:: WHAT IS NEEDED ::
Your answer must hold only the lines below from the line containing "# sky130_fd_sc_hd__buf_1 cells" through the line containing "- Job 2107 vs. job 7207: fraction", each reproduced exactly.

[Collected data entries]
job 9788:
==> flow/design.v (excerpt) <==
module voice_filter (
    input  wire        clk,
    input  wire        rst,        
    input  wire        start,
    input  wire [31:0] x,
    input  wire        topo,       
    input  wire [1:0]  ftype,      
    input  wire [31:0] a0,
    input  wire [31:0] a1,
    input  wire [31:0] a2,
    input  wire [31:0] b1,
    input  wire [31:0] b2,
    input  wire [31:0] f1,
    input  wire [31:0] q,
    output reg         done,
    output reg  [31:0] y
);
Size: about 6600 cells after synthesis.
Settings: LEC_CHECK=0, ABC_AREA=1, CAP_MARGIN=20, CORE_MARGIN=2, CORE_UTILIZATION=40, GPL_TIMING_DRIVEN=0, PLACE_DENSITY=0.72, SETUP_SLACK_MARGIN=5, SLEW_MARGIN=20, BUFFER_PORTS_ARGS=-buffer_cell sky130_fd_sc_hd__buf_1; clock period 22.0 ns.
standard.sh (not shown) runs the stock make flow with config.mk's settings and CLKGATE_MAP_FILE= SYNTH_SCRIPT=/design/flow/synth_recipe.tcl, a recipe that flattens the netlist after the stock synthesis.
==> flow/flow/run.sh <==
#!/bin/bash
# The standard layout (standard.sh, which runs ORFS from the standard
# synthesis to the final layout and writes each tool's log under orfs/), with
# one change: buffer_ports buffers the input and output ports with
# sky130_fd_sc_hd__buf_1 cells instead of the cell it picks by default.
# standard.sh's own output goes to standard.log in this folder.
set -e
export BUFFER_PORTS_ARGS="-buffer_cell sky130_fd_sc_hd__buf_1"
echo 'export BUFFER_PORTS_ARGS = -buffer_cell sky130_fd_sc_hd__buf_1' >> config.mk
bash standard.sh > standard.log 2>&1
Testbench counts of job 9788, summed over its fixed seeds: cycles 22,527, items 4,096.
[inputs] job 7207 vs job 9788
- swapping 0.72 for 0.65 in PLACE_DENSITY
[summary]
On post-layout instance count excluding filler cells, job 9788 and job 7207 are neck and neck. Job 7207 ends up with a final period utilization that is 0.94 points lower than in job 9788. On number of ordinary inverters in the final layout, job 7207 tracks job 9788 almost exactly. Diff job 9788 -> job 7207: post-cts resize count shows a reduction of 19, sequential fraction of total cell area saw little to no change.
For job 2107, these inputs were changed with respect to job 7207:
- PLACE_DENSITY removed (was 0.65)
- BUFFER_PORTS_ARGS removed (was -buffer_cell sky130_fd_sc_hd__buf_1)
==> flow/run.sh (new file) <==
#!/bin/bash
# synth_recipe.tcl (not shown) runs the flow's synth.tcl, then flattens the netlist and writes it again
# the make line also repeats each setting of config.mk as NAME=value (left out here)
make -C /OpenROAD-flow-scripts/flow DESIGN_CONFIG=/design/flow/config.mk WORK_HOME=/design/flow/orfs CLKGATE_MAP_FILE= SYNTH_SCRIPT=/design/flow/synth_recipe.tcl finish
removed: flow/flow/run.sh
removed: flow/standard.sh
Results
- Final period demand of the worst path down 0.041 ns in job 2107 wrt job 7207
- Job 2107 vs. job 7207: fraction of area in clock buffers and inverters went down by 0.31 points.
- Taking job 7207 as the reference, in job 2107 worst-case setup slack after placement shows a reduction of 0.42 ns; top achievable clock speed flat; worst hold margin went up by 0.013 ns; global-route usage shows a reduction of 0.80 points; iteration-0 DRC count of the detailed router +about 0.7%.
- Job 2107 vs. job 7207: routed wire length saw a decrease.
From an optimization exercise on the open Yosys and OpenROAD flow, aimed at small area; shortcuts taken in it are not production practice. In this exercise RTL edits were held to simulation tests only and were not proved equivalent to the original. Power is estimated from default activity; no workload was simulated.

===== flow/config.mk =====
export PLATFORM = sky130hd
export DESIGN_NAME = lx16a_sfe
export DESIGN_NICKNAME = lx16a_sfe
export VERILOG_FILES = /design/flow/design.v
export SDC_FILE = /design/flow/constraint.sdc
export NUM_CORES = 4
export LEC_CHECK = 0
export CAP_MARGIN = 20
export CORE_MARGIN = 2
export CORE_UTILIZATION = 40
export SLEW_MARGIN = 20

===== flow/constraint.sdc =====
create_clock -name core_clock -period 12.0 [get_ports {clk}]
set_input_delay 2.4000 -clock core_clock [delete_from_list [all_inputs] [get_ports {clk}]]
set_output_delay 2.4000 -clock core_clock [all_outputs]
set_load 0.01 [all_outputs]

===== flow/design.v =====
module lx16a_sfe #(
    parameter BUS_MAXP  = 32,           
    parameter SHORT_LEN = 0             
) (
    input  wire                    clk,
    input  wire                    rst,
    input  wire                    txreq_valid,
    output wire                    txreq_ready,
    input  wire [31:0]             txreq_h,
    input  wire [8*BUS_MAXP-1:0]   txreq_p,
    output wire                    tx_valid,
    input  wire                    tx_ready,
    output reg  [7:0]              tx_data,
    input  wire                    rxarm_valid,
    output wire                    rxarm_ready,
    input  wire [23:0]             rxarm_a,
    input  wire                    rx_valid,
    output wire                    rx_ready,
    input  wire [7:0]              rx_data,
    input  wire                    rx_abort,
    input  wire [7:0]              csr_idx,
    output reg  [31:0]             csr_rdata,
    output wire [1:0]              rx_status,
    output wire                    ev_tx_done,
    output wire                    ev_match,
    output wire [7:0]              ev_match_id,
    output wire [7:0]              ev_match_cmd,
    output wire [7:0]              ev_match_np,
    output wire                    ev_discard,
    output reg  [2:0]              ev_discard_reason,
    output wire                    ev_aborted,
    output wire                    ev_req_err,
    output wire [2:0]              ev_req_err_flags
);
    localparam [7:0] SYNC  = 8'h55;
    localparam [7:0] BCAST = 8'hFE;
    localparam [2:0] S_OFF = 3'd0, S_HUNT = 3'd1, S_SYNC2 = 3'd2, S_HDR_ID = 3'd3,
                     S_HDR_LEN = 3'd4, S_HDR_CMD = 3'd5, S_PARAM = 3'd6, S_CKSUM = 3'd7;
    localparam [1:0] ST_IDLE = 2'd0, ST_SCANNING = 2'd1, ST_MATCHED = 2'd2, ST_ABORTED = 2'd3;
    integer i;
    reg        tx_busy;
    reg [5:0]  tx_idx;
    reg [5:0]  tx_len;                  
    reg        tx_var;
    reg [7:0]  tx_id;
    reg [7:0]  tx_cmd;
    reg [7:0]  tx_acc;                  
    reg [255:0] tx_p;
    reg [2:0]  rx_state;
    reg [1:0]  rx_stat;
    reg        exp_var;
    reg [7:0]  exp_id;
    reg [7:0]  exp_cmd;
    reg [7:0]  c_id;                    
    reg [7:0]  c_len;
    reg [7:0]  c_cmd;
    reg [4:0]  c_k;
    reg [7:0]  c_acc;
    reg [255:0] c_p;                    
    reg [2:0]  last_discard;
    reg [15:0] discard_count;
    reg [2:0]  err;
    wire scanning = (rx_stat == ST_SCANNING);
    assign txreq_ready = !rst && !tx_busy;
    assign tx_valid    = !rst && tx_busy;
    assign rxarm_ready = !rst && !scanning;
    assign rx_ready    = !rst && !rx_abort && scanning;
    assign rx_status   = rx_stat;
    wire enc_fire  = txreq_valid && txreq_ready;
    wire txb_fire  = tx_valid && tx_ready;
    wire dec_fire  = rxarm_valid && rxarm_ready;
    wire rxb_fire  = rx_valid && rx_ready;
    wire abort_hit = !rst && rx_abort && scanning;
    wire       enc_var = txreq_h[0];
    wire [7:0] enc_np  = txreq_h[31:24];
    wire enc_bad_rsvd = (txreq_h[7:1] != 7'd0);
    wire enc_bad_np   = enc_var ? (enc_np > 8'd32) : (enc_np > 8'd4);
    wire enc_ok       = !enc_bad_rsvd && !enc_bad_np;
    wire [5:0] tx_idx_inc = tx_idx + 6'd1;
    wire       tx_last    = (tx_idx_inc == tx_len);
    wire [5:0] tx_pos = tx_idx + {5'd0, tx_var};
    wire [4:0] tx_ps  = tx_pos[4:0] - 5'd5;
    always @(*) begin
        if (tx_idx[5:1] == 5'd0)             tx_data = SYNC;
        else if (tx_pos == 6'd2)             tx_data = tx_id;
        else if (tx_pos == 6'd3)             tx_data = {2'b00, tx_len} - (tx_var ? 8'd2 : 8'd3);
        else if (tx_pos == 6'd4)             tx_data = tx_cmd;
        else if (!tx_var && tx_last)         tx_data = ~tx_acc;
        else                                 tx_data = tx_p[8*tx_ps +: 8];
    end
    assign ev_tx_done = txb_fire && tx_last;
    always @(posedge clk) begin
        if (enc_fire && enc_ok) tx_p <= txreq_p;
    end
    always @(posedge clk) begin
        if (enc_fire && enc_ok) begin
            tx_var <= enc_var;
            tx_id  <= txreq_h[15:8];
            tx_cmd <= txreq_h[23:16];
            tx_acc <= 8'h56;            
        end else if (txb_fire)
            tx_acc <= tx_acc + tx_data;
    end
    always @(posedge clk) begin
        if (rst) begin
            tx_busy <= 1'b0;
            tx_idx  <= 6'd0;
            tx_len  <= 6'd0;
        end else if (enc_fire && enc_ok) begin
            tx_busy <= 1'b1;
            tx_idx  <= 6'd0;
            tx_len  <= enc_np[5:0] + (enc_var ? 6'd4 : 6'd6);
        end else if (txb_fire) begin
            tx_idx <= tx_idx_inc;
            if (tx_last) tx_busy <= 1'b0;
        end
    end
    wire       dec_bad = (rxarm_a[7:1] != 7'd0);
    wire [7:0] b = rx_data;
    wire       len_bad = exp_var ? (c_len > 8'd34) : (c_len > 8'd7);
    wire [5:0] np_raw  = c_len[5:0] - (exp_var ? 6'd2 : 6'd3);
    wire       len_short = exp_var ? (c_len[5:1] == 5'd0) : (c_len[5:0] < 6'd3);
    wire [5:0] c_np    = len_short ? 6'd0 : np_raw;
    wire       p_last  = ({1'b0, c_k} + 6'd1 == c_np);
    reg        do_discard;
    reg        do_match;
    reg [2:0]  nx_state;
    always @(*) begin
        do_discard        = 1'b0;
        ev_discard_reason = 3'd0;
        do_match          = 1'b0;
        nx_state          = rx_state;
        case (rx_state)
            S_HUNT: begin
                if (b == SYNC) nx_state = S_SYNC2;
                else begin do_discard = 1'b1; ev_discard_reason = 3'd1; end
            end
            S_SYNC2: begin
                if (b == SYNC) nx_state = exp_var ? S_HDR_LEN : S_HDR_ID;
                else begin do_discard = 1'b1; ev_discard_reason = 3'd2; end
            end
            S_HDR_ID:  nx_state = S_HDR_LEN;
            S_HDR_LEN: nx_state = S_HDR_CMD;
            S_HDR_CMD: begin
                if (len_bad) begin
                    do_discard = 1'b1; ev_discard_reason = 3'd3;
                end else if (c_np != 6'd0) begin
                    nx_state = S_PARAM;
                end else if (!exp_var) begin
                    nx_state = S_CKSUM;
                end else if (b != exp_cmd) begin
                    do_discard = 1'b1; ev_discard_reason = 3'd5;
                end else
                    do_match = 1'b1;
            end
            S_PARAM: begin
                if (p_last) begin
                    if (!exp_var) nx_state = S_CKSUM;
                    else if (c_cmd != exp_cmd) begin
                        do_discard = 1'b1; ev_discard_reason = 3'd5;
                    end else
                        do_match = 1'b1;
                end
            end
            S_CKSUM: begin
                if ((b ^ c_acc) != 8'hFF) begin
                    do_discard = 1'b1; ev_discard_reason = 3'd4;
                end else if (c_cmd != exp_cmd) begin
                    do_discard = 1'b1; ev_discard_reason = 3'd5;
                end else if (exp_id != BCAST && c_id != exp_id) begin
                    do_discard = 1'b1; ev_discard_reason = 3'd6;
                end else
                    do_match = 1'b1;
            end
            default: ;
        endcase
    end
    wire [7:0] res_id = exp_var ? 8'd0 : c_id;
    assign ev_match     = rxb_fire && do_match;
    assign ev_match_id  = res_id;
    assign ev_match_cmd = (rx_state == S_HDR_CMD) ? b : c_cmd;
    assign ev_match_np  = {2'b00, c_np};
    assign ev_discard   = rxb_fire && do_discard;
    assign ev_aborted   = abort_hit;
    wire enc_refused = enc_fire && !enc_ok;
    wire dec_refused = dec_fire && dec_bad;
    assign ev_req_err       = enc_refused || dec_refused;
    assign ev_req_err_flags = {dec_refused, enc_refused && enc_bad_np, enc_refused && enc_bad_rsvd};
    always @(posedge clk) begin
        if (rxb_fire) begin
            if (rx_state == S_HDR_ID)  c_id  <= b;
            if (rx_state == S_HDR_LEN) c_len <= b;
            if (rx_state == S_HDR_CMD) c_cmd <= b;
            c_acc <= ((rx_state == S_HDR_ID) ? 8'd0 : c_acc) + b;
            c_k   <= (rx_state == S_PARAM) ? c_k + 5'd1 : 5'd0;
        end
    end
    always @(posedge clk) begin
        if (rxb_fire && rx_state == S_PARAM) c_p[8*c_k +: 8] <= b;
    end
    always @(posedge clk) begin
        if (rst) begin
            rx_state      <= S_OFF;
            rx_stat       <= ST_IDLE;
            exp_var       <= 1'b0;
            exp_id        <= 8'd0;
            exp_cmd       <= 8'd0;
            last_discard  <= 3'd0;
            discard_count <= 16'd0;
            err           <= 3'd0;
        end else begin
            err <= err | ev_req_err_flags;
            if (abort_hit) begin
                rx_state <= S_OFF;
                rx_stat  <= ST_ABORTED;
            end
            if (dec_fire && !dec_bad) begin
                exp_var       <= rxarm_a[0];
                exp_id        <= rxarm_a[15:8];
                exp_cmd       <= rxarm_a[23:16];
                rx_state      <= S_HUNT;
                rx_stat       <= ST_SCANNING;
                last_discard  <= 3'd0;
                discard_count <= 16'd0;
            end
            if (rxb_fire) begin
                if (do_discard) begin
                    rx_state      <= S_HUNT;
                    last_discard  <= ev_discard_reason;
                    discard_count <= discard_count + 16'd1;
                end else if (do_match) begin
                    rx_state <= S_OFF;
                    rx_stat  <= ST_MATCHED;
                end else
                    rx_state <= nx_state;
            end
        end
    end
    wire [31:0] pw_raw = c_p[32*csr_idx[2:0] +: 32];
    wire [31:0] pword;
    genvar g;
    generate
        for (g = 0; g < 4; g = g + 1) begin : g_pw
            assign pword[8*g +: 8] = ({1'b0, csr_idx[2:0], g[1:0]} < c_np) ? pw_raw[8*g +: 8] : 8'd0;
        end
    endgenerate
    always @(*) begin
        csr_rdata = 32'd0;
        case (csr_idx)
            8'h00: csr_rdata = {13'd0, rx_state, 5'd0, err, 1'b0, last_discard, 1'b0, tx_busy, rx_stat};
            8'h01: csr_rdata = {8'd0, exp_cmd, exp_id, 7'd0, exp_var};
            8'h02: csr_rdata = {2'd0, c_np, c_cmd, c_len, res_id};
            8'h03: csr_rdata = {16'd0, discard_count};
            8'h04: csr_rdata = {23'd0, (SHORT_LEN != 0), BUS_MAXP[7:0]};
            8'h05: csr_rdata = {10'd0, tx_len, 10'd0, tx_idx};
            8'h10, 8'h11, 8'h12, 8'h13, 8'h14, 8'h15, 8'h16, 8'h17: csr_rdata = pword;
            default: ;
        endcase
    end
endmodule

===== flow/run.sh =====
#!/bin/bash
# synth_recipe.tcl (not shown) runs the flow's synth.tcl, then flattens the netlist and writes it again
# the make line also repeats each setting of config.mk as NAME=value (left out here)
make -C /OpenROAD-flow-scripts/flow DESIGN_CONFIG=/design/flow/config.mk WORK_HOME=/design/flow/orfs CLKGATE_MAP_FILE= SYNTH_SCRIPT=/design/flow/synth_recipe.tcl finish
Source: an optimization exercise on an open RTL-to-GDS flow (aim: small area, a short achievable clock period and few clock cycles per item). Production flows keep margins and buffers that such runs may drop. Function was checked by simulation only, so behaviour that the tests miss may differ from the original.

== build 80 ==
// adsb_encoder
module adsb_encoder (
    input  wire         clk,
    input  wire         rst,
    input  wire         in_valid,
    output wire         in_ready,
    input  wire [1:0]   op,
    input  wire [23:0]  icao,
    input  wire [2:0]   ca,
    input  wire [4:0]   tc,
    input  wire [1:0]   ss,
    input  wire         nicsb,
    input  wire         tbit,
    input  wire         surface,
    input  wire [31:0]  alt,       
    input  wire [31:0]  lat,       
    input  wire [31:0]  lon,       
    input  wire [63:0]  name,      
    input  wire [87:0]  msg,       
    output wire         out_valid,
    input  wire         out_ready,
    output wire [111:0] frame_e,   
    output wire [111:0] frame_o,
    output wire [7:0]   diag,
    output wire [23:0]  crc,
    output wire         err
);
Size in the first run: ~3900 cells after synthesis, about 550 I/O pins, about 33000 um^2 of cells after synthesis.
Settings: LEC_CHECK=0, CAP_MARGIN=20, CORE_MARGIN=2, CORE_UTILIZATION=40, PLACE_DENSITY=0.6, SLEW_MARGIN=20; clock period 34.0 ns.
standard.sh (not shown) runs the stock make flow with config.mk's settings and CLKGATE_MAP_FILE= SYNTH_SCRIPT=/design/flow/synth_recipe.tcl, a recipe that flattens the netlist after the stock synthesis.
==> flow/flow/run.sh <==
#!/bin/bash
# The standard layout (standard.sh: ORFS synthesis to final layout, unchanged),
# with the port buffers that global placement inserts on every input and output
# made from sky130_fd_sc_hd__buf_1 instead of the cell buffer_ports picks by
# default (clkdlybuf4s50_1, a delay cell of 2.7 times the area and about 0.4 ns more
# delay). Every port still gets its own buffer.
set -euo pipefail
export BUFFER_PORTS_ARGS="-buffer_cell sky130_fd_sc_hd__buf_1"
bash standard.sh finish > standard_flow.log 2>&1
Testbench counts of build 80, summed over its fixed seeds: cycles 1,928, items 1,920.
Background: an optimization exercise with open tools, aiming at small area, a short achievable clock period and few clock cycles. Do not read the settings as production practice.
Function was checked by simulation only, so behaviour that the tests miss may differ from the original.
No activity file was given, so power comes from the tool's default toggle rates.

File: flow/constraint.sdc
create_clock -name core_clock -period 8.5 [get_ports {clk}]
set_input_delay 1.7000 -clock core_clock [delete_from_list [all_inputs] [get_ports {clk}]]
set_output_delay 1.7000 -clock core_clock [all_outputs]
set_load 0.01 [all_outputs]
File: flow/design.v
module zz_extract (
    input  wire        clk,
    input  wire        rst,
    input  wire        reg_valid,
    input  wire        reg_we,
    input  wire [7:0]  reg_addr,
    input  wire [31:0] reg_wdata,
    output reg  [31:0] reg_rdata,
    output wire        coef_req,
    output wire [15:0] coef_row,
    output wire [15:0] coef_col,
    input  wire [15:0] coef_rdata,
    output reg         pay_we,
    output wire [31:0] pay_addr,
    output reg  [7:0]  pay_wdata
);
    reg        busy, done;
    reg        init;           
    reg [15:0] grid_h, grid_w;
    reg        req;
    reg [12:0] bxi, byi;       
    reg [2:0]  r, c;           
    reg [4:0]  ech;            
    reg        v1;             
    reg        u2, b2;         
    reg [31:0] tcnt;           
    reg [31:0] len;            
    reg [28:0] outcnt;         
    reg        hdr_ok;
    reg        underrun;
    reg [6:0]  shreg;          
    assign coef_req = req;
    assign coef_row = {byi, r};
    assign coef_col = {bxi, c};
    assign pay_addr = {3'd0, outcnt};
    wire host_wr   = reg_valid && reg_we;
    wire wr_ctrl   = host_wr && (reg_addr == 8'h00) && !busy;
    wire cmd_start = wr_ctrl && reg_wdata[0];
    wire cmd_clear = wr_ctrl && !reg_wdata[0] && reg_wdata[1];
    wire [15:0] hm1 = grid_h - 16'd1;
    wire [15:0] wm1 = grid_w - 16'd1;
    wire        grid_empty = (grid_h == 16'd0) || (grid_w == 16'd0);
    wire        lc = (bxi == wm1[15:3]);
    wire        lb = (byi == hm1[15:3]);
    wire [2:0]  cm = lc ? wm1[2:0] : 3'd7;
    wire [2:0]  rm = lb ? hm1[2:0] : 3'd7;
    wire        blk_end = (r == rm) && (c == cm);
    wire        even    = ~(r[0] ^ c[0]);
    reg  [2:0]  nr, nc;
    always @(*) begin
        nr = r; nc = c;
        if (even) begin
            if (c == cm)          nr = r + 3'd1;
            else if (r == 3'd0)   nc = c + 3'd1;
            else begin            nr = r - 3'd1; nc = c + 3'd1; end
        end else begin
            if (r == rm)          nc = c + 3'd1;
            else if (c == 3'd0)   nr = r + 3'd1;
            else begin            nr = r + 3'd1; nc = c - 3'd1; end
        end
    end
    wire [12:0] nbx = (init || lc) ? 13'd0 : bxi + 13'd1;
    wire [12:0] nby = init ? 13'd0 : (lc ? byi + 13'd1 : byi);
    wire        ncm0 = (nbx == wm1[15:3]) && (wm1[2:0] == 3'd0);
    wire        nrm0 = (nby == hm1[15:3]) && (hm1[2:0] == 3'd0);
    wire        nb_empty = ncm0 && nrm0;
    wire usable = !((coef_rdata[15:1] == 15'd0) || (coef_rdata == 16'hFFFF));
    wire pact = hdr_ok && !((len[31:29] == 3'd0) && (len[28:0] == outcnt));
    wire [31:0] status = {20'd0, 3'd0, done && !hdr_ok, 3'd0,
                          hdr_ok && (busy || done), done && underrun,
                          done && !hdr_ok, done, busy};
    always @(posedge clk) begin
        reg_rdata <= 32'd0;
        case (reg_addr)
            8'h04: reg_rdata <= status;
            8'h08: reg_rdata <= {16'd0, grid_h};
            8'h0C: reg_rdata <= {16'd0, grid_w};
            8'h10: if (!init) reg_rdata <= len;
            8'h14: if (!init) reg_rdata <= {3'd0, outcnt};
            8'h18: if (!init) reg_rdata <= tcnt;
            default: ;
        endcase
    end
    always @(posedge clk) begin
        b2 <= coef_rdata[0];
        if (busy && init) begin
            bxi <= 13'd0;
            byi <= 13'd0;
            r   <= ncm0 ? 3'd1 : 3'd0;
            c   <= ncm0 ? 3'd0 : 3'd1;
        end else if (req) begin
            if (!blk_end) begin
                r <= nr;
                c <= nc;
            end else begin
                bxi <= nbx;
                byi <= nby;
                r   <= ncm0 ? 3'd1 : 3'd0;
                c   <= ncm0 ? 3'd0 : 3'd1;
            end
        end
        if (u2 && hdr_ok && pact) begin
            case (tcnt[2:0])
                3'd0: shreg <= {b2, 6'd0};
                3'd1: shreg[5] <= b2;
                3'd2: shreg[4] <= b2;
                3'd3: shreg[3] <= b2;
                3'd4: shreg[2] <= b2;
                3'd5: shreg[1] <= b2;
                3'd6: shreg[0] <= b2;
                default: ;
            endcase
        end
        if (u2 && hdr_ok && pact && tcnt[2:0] == 3'd7)
            pay_wdata <= {shreg, b2};
        else if (ech[3])
            pay_wdata <= {shreg, 1'b0};
    end
    always @(posedge clk) begin
        if (rst) begin
            busy     <= 1'b0;
            done     <= 1'b0;
            init     <= 1'b0;
            grid_h   <= 16'd0;
            grid_w   <= 16'd0;
            req      <= 1'b0;
            ech      <= 5'd0;
            v1       <= 1'b0;
            u2       <= 1'b0;
            tcnt     <= 32'd0;
            len      <= 32'd0;
            outcnt   <= 29'd0;
            hdr_ok   <= 1'b0;
            underrun <= 1'b0;
            pay_we   <= 1'b0;
        end else begin
            init <= cmd_start || cmd_clear;
            if (cmd_start) begin
                busy <= 1'b1;
                done <= 1'b0;
            end else if (cmd_clear) begin
                done <= 1'b0;
            end
            if (host_wr && !busy && reg_addr == 8'h08) grid_h <= reg_wdata[15:0];
            if (host_wr && !busy && reg_addr == 8'h0C) grid_w <= reg_wdata[15:0];
            ech <= {ech[3:0], 1'b0};
            if (busy && init) begin
                if (grid_empty || nb_empty) ech[0] <= 1'b1;
                else                        req    <= 1'b1;
            end else if (req && blk_end && ((lc && lb) || nb_empty)) begin
                req    <= 1'b0;
                ech[0] <= 1'b1;
            end
            if (ech[4]) begin
                busy <= 1'b0;
                done <= 1'b1;
            end
            v1 <= req;
            u2 <= v1 && usable;
            pay_we <= 1'b0;
            if (init) begin
                tcnt     <= 32'd0;
                len      <= 32'd0;
                outcnt   <= 29'd0;
                hdr_ok   <= 1'b0;
                underrun <= 1'b0;
            end else begin
                if (u2) begin
                    tcnt <= tcnt + 32'd1;
                    if (!hdr_ok) begin
                        len <= {len[30:0], b2};
                        if (tcnt[4:0] == 5'd31) hdr_ok <= 1'b1;
                    end else if (pact && tcnt[2:0] == 3'd7) begin
                        pay_we <= 1'b1;
                    end
                end
                if (pay_we) outcnt <= outcnt + 29'd1;
                if (ech[3] && pact) begin
                    underrun <= 1'b1;
                    if (tcnt[2:0] != 3'd0) pay_we <= 1'b1;
                end
            end
        end
    end
endmodule
File: flow/run.sh
#!/bin/bash
# synth_recipe.tcl (not shown) runs the flow's synth.tcl, then flattens the netlist and writes it again
# the make line also repeats each setting of config.mk as NAME=value (left out here)
make -C /OpenROAD-flow-scripts/flow DESIGN_CONFIG=/design/flow/config.mk WORK_HOME=/design/flow/orfs CLKGATE_MAP_FILE= SYNTH_SCRIPT=/design/flow/synth_recipe.tcl finish
File: flow/config.mk
export PLATFORM = sky130hd
export DESIGN_NAME = zz_extract
export DESIGN_NICKNAME = zz_extract
export VERILOG_FILES = /design/flow/design.v
export SDC_FILE = /design/flow/constraint.sdc
export NUM_CORES = 4
export LEC_CHECK = 0
export CAP_MARGIN = 20
export CORE_MARGIN = 2
export CORE_UTILIZATION = 40
export SLEW_MARGIN = 20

:: ANSWER SECTION ::
# sky130_fd_sc_hd__buf_1 cells instead of the cell it picks by default.
# standard.sh's own output goes to standard.log in this folder.
set -e
export BUFFER_PORTS_ARGS="-buffer_cell sky130_fd_sc_hd__buf_1"
echo 'export BUFFER_PORTS_ARGS = -buffer_cell sky130_fd_sc_hd__buf_1' >> config.mk
bash standard.sh > standard.log 2>&1
Testbench counts of job 9788, summed over its fixed seeds: cycles 22,527, items 4,096.
[inputs] job 7207 vs job 9788
- swapping 0.72 for 0.65 in PLACE_DENSITY
[summary]
On post-layout instance count excluding filler cells, job 9788 and job 7207 are neck and neck. Job 7207 ends up with a final period utilization that is 0.94 points lower than in job 9788. On number of ordinary inverters in the final layout, job 7207 tracks job 9788 almost exactly. Diff job 9788 -> job 7207: post-cts resize count shows a reduction of 19, sequential fraction of total cell area saw little to no change.
For job 2107, these inputs were changed with respect to job 7207:
- PLACE_DENSITY removed (was 0.65)
- BUFFER_PORTS_ARGS removed (was -buffer_cell sky130_fd_sc_hd__buf_1)
==> flow/run.sh (new file) <==
#!/bin/bash
# synth_recipe.tcl (not shown) runs the flow's synth.tcl, then flattens the netlist and writes it again
# the make line also repeats each setting of config.mk as NAME=value (left out here)
make -C /OpenROAD-flow-scripts/flow DESIGN_CONFIG=/design/flow/config.mk WORK_HOME=/design/flow/orfs CLKGATE_MAP_FILE= SYNTH_SCRIPT=/design/flow/synth_recipe.tcl finish
removed: flow/flow/run.sh
removed: flow/standard.sh
Results
- Final period demand of the worst path down 0.041 ns in job 2107 wrt job 7207
- Job 2107 vs. job 7207: fraction of area in clock buffers and inverters went down by 0.31 points.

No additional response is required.